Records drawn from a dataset
▼

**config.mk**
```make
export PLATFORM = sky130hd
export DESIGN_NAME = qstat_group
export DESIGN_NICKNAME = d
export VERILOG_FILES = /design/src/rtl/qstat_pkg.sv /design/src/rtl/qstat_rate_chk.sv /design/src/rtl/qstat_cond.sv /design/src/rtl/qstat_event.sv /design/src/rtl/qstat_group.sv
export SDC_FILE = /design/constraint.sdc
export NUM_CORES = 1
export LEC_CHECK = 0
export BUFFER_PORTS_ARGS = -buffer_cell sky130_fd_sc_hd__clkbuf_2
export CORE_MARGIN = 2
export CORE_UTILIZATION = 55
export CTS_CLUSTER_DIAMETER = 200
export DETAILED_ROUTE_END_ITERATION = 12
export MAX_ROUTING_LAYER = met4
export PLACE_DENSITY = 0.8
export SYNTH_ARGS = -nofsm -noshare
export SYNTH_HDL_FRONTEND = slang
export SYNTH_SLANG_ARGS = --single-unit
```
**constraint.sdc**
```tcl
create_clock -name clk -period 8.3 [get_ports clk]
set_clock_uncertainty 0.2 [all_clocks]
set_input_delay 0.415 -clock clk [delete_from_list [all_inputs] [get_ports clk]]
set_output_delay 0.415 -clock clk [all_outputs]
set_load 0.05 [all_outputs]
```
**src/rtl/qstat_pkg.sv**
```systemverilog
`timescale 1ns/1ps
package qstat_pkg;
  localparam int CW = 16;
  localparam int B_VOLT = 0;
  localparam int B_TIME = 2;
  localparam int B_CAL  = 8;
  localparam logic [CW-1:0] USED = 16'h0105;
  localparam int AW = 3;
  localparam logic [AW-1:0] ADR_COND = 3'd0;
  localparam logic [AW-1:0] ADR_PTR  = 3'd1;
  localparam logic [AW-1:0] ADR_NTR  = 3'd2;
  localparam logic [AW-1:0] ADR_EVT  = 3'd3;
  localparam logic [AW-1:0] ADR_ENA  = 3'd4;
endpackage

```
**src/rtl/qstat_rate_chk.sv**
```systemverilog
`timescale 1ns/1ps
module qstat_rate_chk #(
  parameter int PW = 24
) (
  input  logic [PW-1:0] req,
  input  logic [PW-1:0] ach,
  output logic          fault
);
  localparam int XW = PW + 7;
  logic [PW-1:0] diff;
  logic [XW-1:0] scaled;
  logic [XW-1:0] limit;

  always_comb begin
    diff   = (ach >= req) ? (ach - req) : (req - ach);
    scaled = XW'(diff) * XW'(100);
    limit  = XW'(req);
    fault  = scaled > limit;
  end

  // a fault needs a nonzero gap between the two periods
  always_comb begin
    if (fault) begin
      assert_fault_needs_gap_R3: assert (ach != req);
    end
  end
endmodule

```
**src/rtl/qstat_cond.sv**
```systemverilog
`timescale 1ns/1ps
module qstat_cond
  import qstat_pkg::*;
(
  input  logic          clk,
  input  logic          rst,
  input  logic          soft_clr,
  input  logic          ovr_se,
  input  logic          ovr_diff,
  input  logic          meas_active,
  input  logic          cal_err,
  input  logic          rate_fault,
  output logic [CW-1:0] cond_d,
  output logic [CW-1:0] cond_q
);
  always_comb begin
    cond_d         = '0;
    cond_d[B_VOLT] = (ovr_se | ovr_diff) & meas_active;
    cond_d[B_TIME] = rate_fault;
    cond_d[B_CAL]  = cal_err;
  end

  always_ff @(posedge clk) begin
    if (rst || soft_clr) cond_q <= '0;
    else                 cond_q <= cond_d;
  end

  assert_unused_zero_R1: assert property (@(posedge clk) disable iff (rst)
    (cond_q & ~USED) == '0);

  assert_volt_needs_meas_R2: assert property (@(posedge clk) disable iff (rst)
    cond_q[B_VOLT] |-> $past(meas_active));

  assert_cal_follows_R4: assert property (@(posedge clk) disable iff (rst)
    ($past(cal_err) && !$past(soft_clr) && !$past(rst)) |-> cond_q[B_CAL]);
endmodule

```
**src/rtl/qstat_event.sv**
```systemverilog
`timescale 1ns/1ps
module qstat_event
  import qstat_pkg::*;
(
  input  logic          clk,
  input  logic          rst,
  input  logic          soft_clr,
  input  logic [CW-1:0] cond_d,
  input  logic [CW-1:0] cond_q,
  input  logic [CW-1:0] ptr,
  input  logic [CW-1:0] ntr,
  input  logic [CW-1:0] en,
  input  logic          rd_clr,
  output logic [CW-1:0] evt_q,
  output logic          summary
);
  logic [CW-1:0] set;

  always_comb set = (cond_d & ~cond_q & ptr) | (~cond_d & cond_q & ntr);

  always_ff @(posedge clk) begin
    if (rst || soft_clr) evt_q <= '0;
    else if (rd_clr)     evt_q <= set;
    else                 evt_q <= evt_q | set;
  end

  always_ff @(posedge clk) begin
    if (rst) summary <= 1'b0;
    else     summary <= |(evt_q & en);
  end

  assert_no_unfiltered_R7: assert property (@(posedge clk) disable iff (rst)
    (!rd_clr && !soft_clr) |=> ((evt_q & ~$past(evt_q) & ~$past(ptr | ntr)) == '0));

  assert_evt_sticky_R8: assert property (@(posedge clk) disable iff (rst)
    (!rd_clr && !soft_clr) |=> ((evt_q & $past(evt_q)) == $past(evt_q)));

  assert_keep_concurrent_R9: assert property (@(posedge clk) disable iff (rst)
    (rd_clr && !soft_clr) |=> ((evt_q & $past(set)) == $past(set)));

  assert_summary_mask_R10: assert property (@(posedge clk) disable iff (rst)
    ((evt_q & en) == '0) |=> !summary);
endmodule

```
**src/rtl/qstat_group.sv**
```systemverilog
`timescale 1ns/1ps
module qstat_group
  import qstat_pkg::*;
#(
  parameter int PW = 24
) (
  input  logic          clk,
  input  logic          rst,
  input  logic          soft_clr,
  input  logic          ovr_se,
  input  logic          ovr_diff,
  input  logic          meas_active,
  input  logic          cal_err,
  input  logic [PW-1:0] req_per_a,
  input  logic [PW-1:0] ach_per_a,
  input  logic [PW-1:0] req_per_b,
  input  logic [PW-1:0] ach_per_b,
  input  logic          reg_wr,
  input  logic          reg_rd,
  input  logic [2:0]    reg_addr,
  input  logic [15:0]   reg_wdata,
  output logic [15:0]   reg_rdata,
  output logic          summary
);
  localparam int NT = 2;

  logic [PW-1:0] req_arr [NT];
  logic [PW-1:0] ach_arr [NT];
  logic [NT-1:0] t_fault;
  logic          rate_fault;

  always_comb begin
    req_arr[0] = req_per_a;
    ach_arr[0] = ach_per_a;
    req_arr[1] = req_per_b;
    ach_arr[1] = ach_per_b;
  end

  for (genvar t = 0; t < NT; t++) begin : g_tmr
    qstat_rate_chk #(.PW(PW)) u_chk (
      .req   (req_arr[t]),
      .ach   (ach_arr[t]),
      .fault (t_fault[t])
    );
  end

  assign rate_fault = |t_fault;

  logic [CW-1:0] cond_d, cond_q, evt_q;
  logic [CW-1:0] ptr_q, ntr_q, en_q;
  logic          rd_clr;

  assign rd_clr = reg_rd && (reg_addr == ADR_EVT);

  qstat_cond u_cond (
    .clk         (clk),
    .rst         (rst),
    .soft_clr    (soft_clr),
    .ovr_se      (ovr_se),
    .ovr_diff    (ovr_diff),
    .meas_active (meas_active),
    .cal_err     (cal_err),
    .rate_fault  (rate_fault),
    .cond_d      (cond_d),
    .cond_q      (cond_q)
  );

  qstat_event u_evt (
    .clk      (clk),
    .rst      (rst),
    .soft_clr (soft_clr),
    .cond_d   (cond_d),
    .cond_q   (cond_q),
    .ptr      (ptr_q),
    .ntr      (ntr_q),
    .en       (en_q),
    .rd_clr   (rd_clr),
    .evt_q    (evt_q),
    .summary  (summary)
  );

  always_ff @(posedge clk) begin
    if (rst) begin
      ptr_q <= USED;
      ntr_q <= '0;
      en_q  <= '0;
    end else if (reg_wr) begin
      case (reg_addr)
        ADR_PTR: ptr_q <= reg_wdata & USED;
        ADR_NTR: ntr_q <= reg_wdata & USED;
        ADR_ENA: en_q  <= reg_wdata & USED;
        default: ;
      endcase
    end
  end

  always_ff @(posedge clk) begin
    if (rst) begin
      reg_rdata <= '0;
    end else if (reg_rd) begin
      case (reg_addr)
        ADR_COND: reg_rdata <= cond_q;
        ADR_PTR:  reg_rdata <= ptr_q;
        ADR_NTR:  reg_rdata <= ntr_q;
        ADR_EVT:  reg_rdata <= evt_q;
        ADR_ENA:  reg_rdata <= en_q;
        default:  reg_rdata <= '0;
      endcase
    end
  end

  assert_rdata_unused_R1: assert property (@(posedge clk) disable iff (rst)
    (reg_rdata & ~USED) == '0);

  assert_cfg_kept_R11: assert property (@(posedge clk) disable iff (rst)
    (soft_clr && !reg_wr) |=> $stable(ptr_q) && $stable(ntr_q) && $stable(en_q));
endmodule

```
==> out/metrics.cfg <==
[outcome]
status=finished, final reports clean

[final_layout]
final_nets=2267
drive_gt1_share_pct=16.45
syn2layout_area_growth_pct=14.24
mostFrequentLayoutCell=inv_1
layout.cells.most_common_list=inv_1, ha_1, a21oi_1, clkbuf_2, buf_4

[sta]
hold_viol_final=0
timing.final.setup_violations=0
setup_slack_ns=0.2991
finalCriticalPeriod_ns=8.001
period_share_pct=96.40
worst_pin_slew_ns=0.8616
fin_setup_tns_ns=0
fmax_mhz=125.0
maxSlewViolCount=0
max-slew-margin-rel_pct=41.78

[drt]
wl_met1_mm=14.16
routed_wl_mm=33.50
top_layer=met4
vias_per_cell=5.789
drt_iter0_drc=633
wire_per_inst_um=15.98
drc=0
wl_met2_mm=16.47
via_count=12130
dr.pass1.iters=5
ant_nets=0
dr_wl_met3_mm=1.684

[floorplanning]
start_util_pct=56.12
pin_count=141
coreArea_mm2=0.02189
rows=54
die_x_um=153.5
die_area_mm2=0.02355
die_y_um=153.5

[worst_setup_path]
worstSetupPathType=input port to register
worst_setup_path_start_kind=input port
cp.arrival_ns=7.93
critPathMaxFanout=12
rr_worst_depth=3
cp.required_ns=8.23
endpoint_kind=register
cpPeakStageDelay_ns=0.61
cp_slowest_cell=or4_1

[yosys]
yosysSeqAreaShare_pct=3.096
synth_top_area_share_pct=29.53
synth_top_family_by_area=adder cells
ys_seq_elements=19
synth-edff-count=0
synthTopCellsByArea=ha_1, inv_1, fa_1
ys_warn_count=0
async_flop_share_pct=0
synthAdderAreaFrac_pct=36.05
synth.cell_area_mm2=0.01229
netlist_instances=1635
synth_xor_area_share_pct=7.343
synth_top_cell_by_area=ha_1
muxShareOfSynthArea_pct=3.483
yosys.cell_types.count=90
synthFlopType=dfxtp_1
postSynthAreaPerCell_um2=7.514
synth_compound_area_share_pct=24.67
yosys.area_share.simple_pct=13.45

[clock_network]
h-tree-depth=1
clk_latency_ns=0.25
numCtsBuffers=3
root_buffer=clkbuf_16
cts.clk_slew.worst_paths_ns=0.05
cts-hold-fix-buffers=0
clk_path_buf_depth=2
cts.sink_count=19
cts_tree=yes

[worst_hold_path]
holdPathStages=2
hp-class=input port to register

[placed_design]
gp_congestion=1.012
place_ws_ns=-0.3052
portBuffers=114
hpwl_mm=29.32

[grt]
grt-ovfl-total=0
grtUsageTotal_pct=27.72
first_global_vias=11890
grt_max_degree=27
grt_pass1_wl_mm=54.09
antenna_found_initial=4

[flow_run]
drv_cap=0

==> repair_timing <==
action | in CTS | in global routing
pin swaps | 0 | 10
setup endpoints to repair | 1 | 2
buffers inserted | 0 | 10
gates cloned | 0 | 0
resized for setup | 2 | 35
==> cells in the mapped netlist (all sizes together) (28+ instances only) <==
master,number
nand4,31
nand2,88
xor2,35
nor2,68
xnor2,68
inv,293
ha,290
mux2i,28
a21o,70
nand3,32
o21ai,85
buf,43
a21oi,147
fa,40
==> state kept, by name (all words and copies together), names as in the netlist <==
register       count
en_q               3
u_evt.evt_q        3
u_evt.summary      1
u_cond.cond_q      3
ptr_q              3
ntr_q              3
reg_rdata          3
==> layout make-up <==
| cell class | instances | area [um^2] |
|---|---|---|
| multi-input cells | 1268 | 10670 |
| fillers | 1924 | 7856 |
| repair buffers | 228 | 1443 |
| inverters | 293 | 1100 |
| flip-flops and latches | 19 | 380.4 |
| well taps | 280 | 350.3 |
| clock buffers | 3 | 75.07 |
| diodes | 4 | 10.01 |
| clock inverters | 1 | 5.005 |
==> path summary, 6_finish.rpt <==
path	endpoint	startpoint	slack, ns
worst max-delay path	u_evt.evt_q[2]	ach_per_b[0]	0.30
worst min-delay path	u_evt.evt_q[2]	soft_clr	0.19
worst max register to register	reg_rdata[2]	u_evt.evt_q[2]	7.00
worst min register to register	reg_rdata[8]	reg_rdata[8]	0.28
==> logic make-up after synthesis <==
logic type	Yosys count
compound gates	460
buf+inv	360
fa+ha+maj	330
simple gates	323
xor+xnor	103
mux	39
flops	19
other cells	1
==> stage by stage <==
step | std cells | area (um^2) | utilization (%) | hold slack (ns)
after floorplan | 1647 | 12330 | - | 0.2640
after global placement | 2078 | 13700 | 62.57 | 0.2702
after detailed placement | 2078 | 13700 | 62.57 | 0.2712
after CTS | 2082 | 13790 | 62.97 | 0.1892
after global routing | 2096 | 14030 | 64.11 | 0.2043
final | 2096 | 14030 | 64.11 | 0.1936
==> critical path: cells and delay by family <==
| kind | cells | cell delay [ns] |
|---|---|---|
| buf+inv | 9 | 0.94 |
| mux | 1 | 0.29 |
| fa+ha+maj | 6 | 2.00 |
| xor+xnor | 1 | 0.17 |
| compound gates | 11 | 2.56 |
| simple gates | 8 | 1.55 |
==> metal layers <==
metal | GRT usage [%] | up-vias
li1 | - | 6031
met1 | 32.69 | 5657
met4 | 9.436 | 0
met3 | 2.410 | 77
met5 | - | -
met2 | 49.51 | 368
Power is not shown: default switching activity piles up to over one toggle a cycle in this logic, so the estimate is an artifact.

▲

WORK INSTRUCTIONS: Look above for the line with "280 | 350.3 |" and the line with "critical path: cells". Retype those two lines and every line between them exactly, adding nothing.

WORKED SOLUTION:
| well taps | 280 | 350.3 |
| clock buffers | 3 | 75.07 |
| diodes | 4 | 10.01 |
| clock inverters | 1 | 5.005 |
==> path summary, 6_finish.rpt <==
path	endpoint	startpoint	slack, ns
worst max-delay path	u_evt.evt_q[2]	ach_per_b[0]	0.30
worst min-delay path	u_evt.evt_q[2]	soft_clr	0.19
worst max register to register	reg_rdata[2]	u_evt.evt_q[2]	7.00
worst min register to register	reg_rdata[8]	reg_rdata[8]	0.28
==> logic make-up after synthesis <==
logic type	Yosys count
compound gates	460
buf+inv	360
fa+ha+maj	330
simple gates	323
xor+xnor	103
mux	39
flops	19
other cells	1
==> stage by stage <==
step | std cells | area (um^2) | utilization (%) | hold slack (ns)
after floorplan | 1647 | 12330 | - | 0.2640
after global placement | 2078 | 13700 | 62.57 | 0.2702
after detailed placement | 2078 | 13700 | 62.57 | 0.2712
after CTS | 2082 | 13790 | 62.97 | 0.1892
after global routing | 2096 | 14030 | 64.11 | 0.2043
final | 2096 | 14030 | 64.11 | 0.1936
==> critical path: cells and delay by family <==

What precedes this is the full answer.